Across the whole listing, filter for the string "TRIGGERED" and copy every line that has it.

■ ■ ■

==> src/rtl/win_trig_counter_pkg.sv <==
// Shared definitions for the pre/post-trigger window counter.
// Holds the capture FSM state encoding. The encoding is visible on the
// STATE debug port, so the numeric codes are fixed.
package win_trig_counter_pkg;

  localparam int ST_W = 3;

  typedef enum logic [ST_W-1:0] {
    ST_IDLE = 3'd0,
    ST_PRE  = 3'd1,
    ST_WAIT = 3'd2,
    ST_POST = 3'd3,
    ST_DONE = 3'd4
  } state_t;

endpackage

==> src/rtl/win_trig_counter_limit_cnt.sv <==
// Window limit counter: counts qualified samples up to a programmable limit.
// Ports:
//   clk    in  1      clock
//   rst    in  1      asynchronous active-high reset
//   clr    in  1      synchronous clear, has priority over inc
//   inc    in  1      count enable
//   limit  in  CNT_W  target count
//   cnt    out CNT_W  current count
//   hit    out 1      cnt == limit (combinational)
module win_trig_counter_limit_cnt #(
  parameter int CNT_W = 18
) (
  input  logic             clk,
  input  logic             rst,
  input  logic             clr,
  input  logic             inc,
  input  logic [CNT_W-1:0] limit,
  output logic [CNT_W-1:0] cnt,
  output logic             hit
);

  // NOTE: sequential state uses non-blocking (<=) so every register samples
  // the pre-edge values of the others, regardless of block ordering.
  always_ff @(posedge clk or posedge rst) begin
    if (rst) begin
      cnt <= '0;
    end else if (clr) begin
      cnt <= '0;
    end else if (inc) begin
      cnt <= cnt + CNT_W'(1);
    end
  end

  // The owner stops incrementing once hit is seen, so cnt never passes limit.
  assign hit = (cnt == limit);

endmodule

==> src/rtl/win_trig_counter.sv <==
// Pre/post-trigger window counter for the sample-capture path.
// Produces circular sample-memory write addresses and strobes, guarantees
// PRE_DATA samples before a trigger can be accepted, then captures exactly
// POST_DATA samples after the trigger sample and raises WRITE_READY.
// Ports:
//   CLK, RST          clock, asynchronous active-high reset
//   START             level: 0 clears synchronously to IDLE, 1 runs
//   CLK_EN, EVENT_IN  sample tick qualifiers (EVENT_IN only if EVENT_GATED)
//   TRIG_IN           trigger condition
//   FORCE_TRIG        single-cycle forced trigger request
//   PRE_DATA          pre-trigger sample count
//   POST_DATA         post-trigger sample count
//   SAMPLE_WE         write strobe for the sample memory
//   WR_ADDR           address written when SAMPLE_WE=1 (wraps mod 2**ADDR_W)
//   TRIG_ADDR         address of the trigger sample
//   PRE_FULL          pre-trigger quota satisfied
//   TRIGGERED         trigger accepted
//   WRITE_READY       capture complete
//   STATE             FSM state (debug)
module win_trig_counter
  import win_trig_counter_pkg::*;
#(
  parameter int CNT_W       = 18,
  parameter int ADDR_W      = 10,
  parameter bit EVENT_GATED = 1'b1
) (
  input  logic              CLK,
  input  logic              RST,
  input  logic              START,
  input  logic              CLK_EN,
  input  logic              EVENT_IN,
  input  logic              TRIG_IN,
  input  logic              FORCE_TRIG,
  input  logic [CNT_W-1:0]  PRE_DATA,
  input  logic [CNT_W-1:0]  POST_DATA,
  output logic              SAMPLE_WE,
  output logic [ADDR_W-1:0] WR_ADDR,
  output logic [ADDR_W-1:0] TRIG_ADDR,
  output logic              PRE_FULL,
  output logic              TRIGGERED,
  output logic              WRITE_READY,
  output logic [ST_W-1:0]   STATE
);

  state_t           state;
  logic             force_pend;
  logic             tick;
  logic             accept;
  logic             pre_hit;
  logic             post_hit;
  logic [CNT_W-1:0] pre_cnt;
  logic [CNT_W-1:0] post_cnt;

  assign tick = CLK_EN & (EVENT_GATED ? EVENT_IN : 1'b1);

  // The limit edges in PRE and POST are state changes only; no sample is
  // written on them. This is what makes PRE_DATA=0 / POST_DATA=0 write nothing.
  assign SAMPLE_WE = START & tick &
                     (((state == ST_PRE)  & ~pre_hit)  |
                       (state == ST_WAIT)              |
                      ((state == ST_POST) & ~post_hit));

  assign accept = START & tick & (state == ST_WAIT) & (TRIG_IN | force_pend);

  win_trig_counter_limit_cnt #(.CNT_W(CNT_W)) u_pre_cnt (
    .clk   (CLK),
    .rst   (RST),
    .clr   (~START | (state == ST_IDLE)),
    .inc   (SAMPLE_WE & (state == ST_PRE)),
    .limit (PRE_DATA),
    .cnt   (pre_cnt),
    .hit   (pre_hit)
  );

  // Cleared on trigger acceptance so POST starts counting from zero.
  win_trig_counter_limit_cnt #(.CNT_W(CNT_W)) u_post_cnt (
    .clk   (CLK),
    .rst   (RST),
    .clr   (~START | accept),
    .inc   (SAMPLE_WE & (state == ST_POST)),
    .limit (POST_DATA),
    .cnt   (post_cnt),
    .hit   (post_hit)
  );

  always_ff @(posedge CLK or posedge RST) begin
    if (RST) begin
      state       <= ST_IDLE;
      force_pend  <= 1'b0;
      WR_ADDR     <= '0;
      TRIG_ADDR   <= '0;
      PRE_FULL    <= 1'b0;
      TRIGGERED   <= 1'b0;
      WRITE_READY <= 1'b0;
    end else if (!START) begin
      state       <= ST_IDLE;
      force_pend  <= 1'b0;
      WR_ADDR     <= '0;
      TRIG_ADDR   <= '0;
      PRE_FULL    <= 1'b0;
      TRIGGERED   <= 1'b0;
      WRITE_READY <= 1'b0;
    end else begin
      if (SAMPLE_WE) begin
        WR_ADDR <= WR_ADDR + ADDR_W'(1);
      end
      case (state)
        ST_IDLE: state <= ST_PRE;
        ST_PRE: begin
          if (FORCE_TRIG) begin
            force_pend <= 1'b1;
          end
          // Limit compare is not tick-gated: leave PRE as soon as the quota is met.
          if (pre_hit) begin
            state    <= ST_WAIT;
            PRE_FULL <= 1'b1;
          end
        end
        ST_WAIT: begin
          if (accept) begin
            // WR_ADDR here is the address the trigger sample is written to.
            TRIG_ADDR  <= WR_ADDR;
            TRIGGERED  <= 1'b1;
            force_pend <= 1'b0;
            state      <= ST_POST;
          end else if (FORCE_TRIG) begin
            force_pend <= 1'b1;
          end
        end
        ST_POST: begin
          if (post_hit) begin
            state       <= ST_DONE;
            WRITE_READY <= 1'b1;
          end
        end
        ST_DONE: state <= ST_DONE;
        default: begin
          state       <= ST_IDLE;
          force_pend  <= 1'b0;
          PRE_FULL    <= 1'b0;
          TRIGGERED   <= 1'b0;
          WRITE_READY <= 1'b0;
        end
      endcase
    end
  end

  assign STATE = state;

endmodule
==> config.mk <==
export PLATFORM = sky130hd
export DESIGN_NAME = win_trig_counter
export DESIGN_NICKNAME = d
export VERILOG_FILES = /design/src/rtl/win_trig_counter_pkg.sv /design/src/rtl/win_trig_counter_limit_cnt.sv /design/src/rtl/win_trig_counter.sv
export SDC_FILE = /design/constraint.sdc
export NUM_CORES = 1
export LEC_CHECK = 0
export ABC_AREA = 0
export CAP_MARGIN = 15
export CORE_UTILIZATION = 52
export DETAILED_ROUTE_END_ITERATION = 7
export GPL_TIMING_DRIVEN = 1
export PLACE_DENSITY = 0.85
export SYNTH_ARGS = -nofsm -noshare
export SYNTH_HDL_FRONTEND = slang
export SYNTH_HIERARCHICAL = 1
export SYNTH_SLANG_ARGS = --single-unit
==> constraint.sdc <==
create_clock -name CLK -period 4 [get_ports CLK]
set_clock_uncertainty 0.1 [all_clocks]
set_input_delay 0.8 -clock CLK [delete_from_list [all_inputs] [get_ports CLK]]
set_output_delay 0.8 -clock CLK [all_outputs]
set_load 0.01 [all_outputs]
# Word level (Yosys, flattened, before mapping)
# Index checks and enable logic that the tools add are counted.
dict set report word_totals {
  regBits 63
  latch_bits 0
  mem_bits_rw 0
  romBits 0
  output_inout_bits 27
  word_cells 84
  n_memories 0
}
dict set report classes {
  addsub 3
  mul 0
  div 0
  order_cmp 0
  eq_ne 16
  shift 0
  mux 27
  bitwise 17
  reduce_logical 12
}
# operator count
set ops {}
lappend ops {{18-bit two-way mux} 4}
lappend ops {{10-bit two-way mux} 5}
lappend ops {{18-bit by 1-bit adder with 18-bit output, second input constant} 2}
lappend ops {{18-bit == test} 2}
lappend ops {{3-bit one-hot mux with 5 select lines} 1}
lappend ops {{3-bit two-way mux} 4}
lappend ops {{4-bit OR reduction} 3}
lappend ops {{10-bit by 1-bit adder with 10-bit output, second input constant} 1}
lappend ops {{1-bit bitwise AND} 9}
lappend ops {{1-bit two-way mux} 9}
lappend ops {{3-bit != test, second input constant} 3}
lappend ops {{2-bit != test, second input constant} 4}
lappend ops {{2-bit AND reduction} 4}
lappend ops {{3-bit by 2-bit == test with 1-bit output, second input constant} 2}
lappend ops {{2-bit by 1-bit != test with 1-bit output, second input constant} 3}
lappend ops {{1-bit one-hot mux with 2 select lines} 3}
lappend ops {{1-bit bitwise OR} 5}
lappend ops {{2-bit nonzero test} 2}
lappend ops {{3-bit by 1-bit == test with 1-bit output, second input constant} 1}
lappend ops {{3-bit == test, second input constant} 1}
lappend ops {{3-bit zero test} 1}
lappend ops {{1-bit NOT} 3}
lappend ops {{1-bit one-hot mux with 3 select lines} 1}
lappend ops {{3-bit AND reduction} 1}
lappend ops {{3-bit OR reduction} 1}

# Depth between registers and ports, before layout
# Gate-level depths: netlist (run 1).
dict set report depth {
  word_depth 9
  ltp_mapped 14
}

# Modules after synthesis
# Netlist (run 1), hierarchy kept.
# module n_inst cells_each area_per_inst_um2 seq_area_each_um2
set by_module_without_submodules {}
lappend by_module_without_submodules {win_trig_counter_limit_cnt 2 113 1089.8 450.4}
lappend by_module_without_submodules {win_trig_counter 1 140 1363.8 675.6}

# Worst setup path before layout (run 1)
# Ideal clock, no wire load.
dict set report synth_path {
  kind {input-to-reg}
  startpoint {in POST_DATA[5]}
  endpoint {reg u_post_cnt.cnt[14]}
  setup_time_ns 0.126
  t_arrival_ns 3.339
  setup_slack_ns 0.435
  stages 14
  n_path_buf 2
  cell_sequence {xor2_1 > nor4_1 > nand3_1 > nor4_1 > a21boi_2 > o21ai_2 > buf_2 > inv_1 > and3_1 > buf_2 > o2111a_1 > nand3_1 > or3_1 > a21oi_1}
}
dict set report synth_between {
  elab_chain_len 7
}
# item line_no
set synth_rtl {}
lappend synth_rtl {{from (decl)} win_trig_counter.sv:35} ;# input logic [CNT_W-1:0] POST_DATA,
lappend synth_rtl {{18-bit == test} win_trig_counter_limit_cnt.sv:35} ;# assign hit = (cnt == limit);
lappend synth_rtl {{net post_hit} win_trig_counter.sv:50} ;# logic post_hit;
lappend synth_rtl {{1-bit NOT} win_trig_counter.sv:61} ;# ((state == ST_POST) & ~post_hit));
lappend synth_rtl {{1-bit bitwise AND} win_trig_counter.sv:61}
lappend synth_rtl {{1-bit bitwise OR} win_trig_counter.sv:60} ;# (state == ST_WAIT) |
lappend synth_rtl {{1-bit bitwise AND} win_trig_counter.sv:58} ;# assign SAMPLE_WE = START & tick &
lappend synth_rtl {{net SAMPLE_WE} win_trig_counter.sv:36} ;# output logic SAMPLE_WE,
lappend synth_rtl {{1-bit bitwise AND} win_trig_counter.sv:80} ;# .inc (SAMPLE_WE & (state == ST_POST)),
lappend synth_rtl {{2-bit nonzero test (no source line)} -}
lappend synth_rtl {{to (signal assigned)} win_trig_counter_limit_cnt.sv:30} ;# cnt <= cnt + CNT_W'(1);
lappend synth_rtl {{to (decl)} win_trig_counter_limit_cnt.sv:18} ;# output logic [CNT_W-1:0] cnt,
# The timed path passes the listed nets, and every way through them passes these cells.
# A chain may end at the register's enable or synchronous reset.

# Worst setup path in the final report (run 1)
dict set report layout_path {
  startpoint {in POST_DATA[0]}
  endpoint {reg u_pre_cnt.cnt[14]}
}
dict set report layout_between {
  elab_chain_len 7
}
# item line_no
set layout_rtl {}
lappend layout_rtl {{18-bit == test} win_trig_counter_limit_cnt.sv:35}
lappend layout_rtl {{net post_hit} win_trig_counter.sv:50}
lappend layout_rtl {{1-bit NOT} win_trig_counter.sv:61}
lappend layout_rtl {{1-bit bitwise AND} win_trig_counter.sv:61}
lappend layout_rtl {{1-bit bitwise OR} win_trig_counter.sv:60}
lappend layout_rtl {{1-bit bitwise AND} win_trig_counter.sv:58}
lappend layout_rtl {{1-bit bitwise AND} win_trig_counter.sv:69} ;# .inc (SAMPLE_WE & (state == ST_PRE)),
lappend layout_rtl {{2-bit nonzero test (no source line)} -}
lappend layout_rtl {{to (signal assigned)} win_trig_counter_limit_cnt.sv:30}
lappend layout_rtl {{to (decl)} win_trig_counter_limit_cnt.sv:18}
# The timed path passes the listed nets, and every way through them passes these cells.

■ ■ ■

— Result of this exercise —
//   TRIGGERED         trigger accepted
  output logic              TRIGGERED,
      TRIGGERED   <= 1'b0;
      TRIGGERED   <= 1'b0;
            TRIGGERED  <= 1'b1;
          TRIGGERED   <= 1'b0;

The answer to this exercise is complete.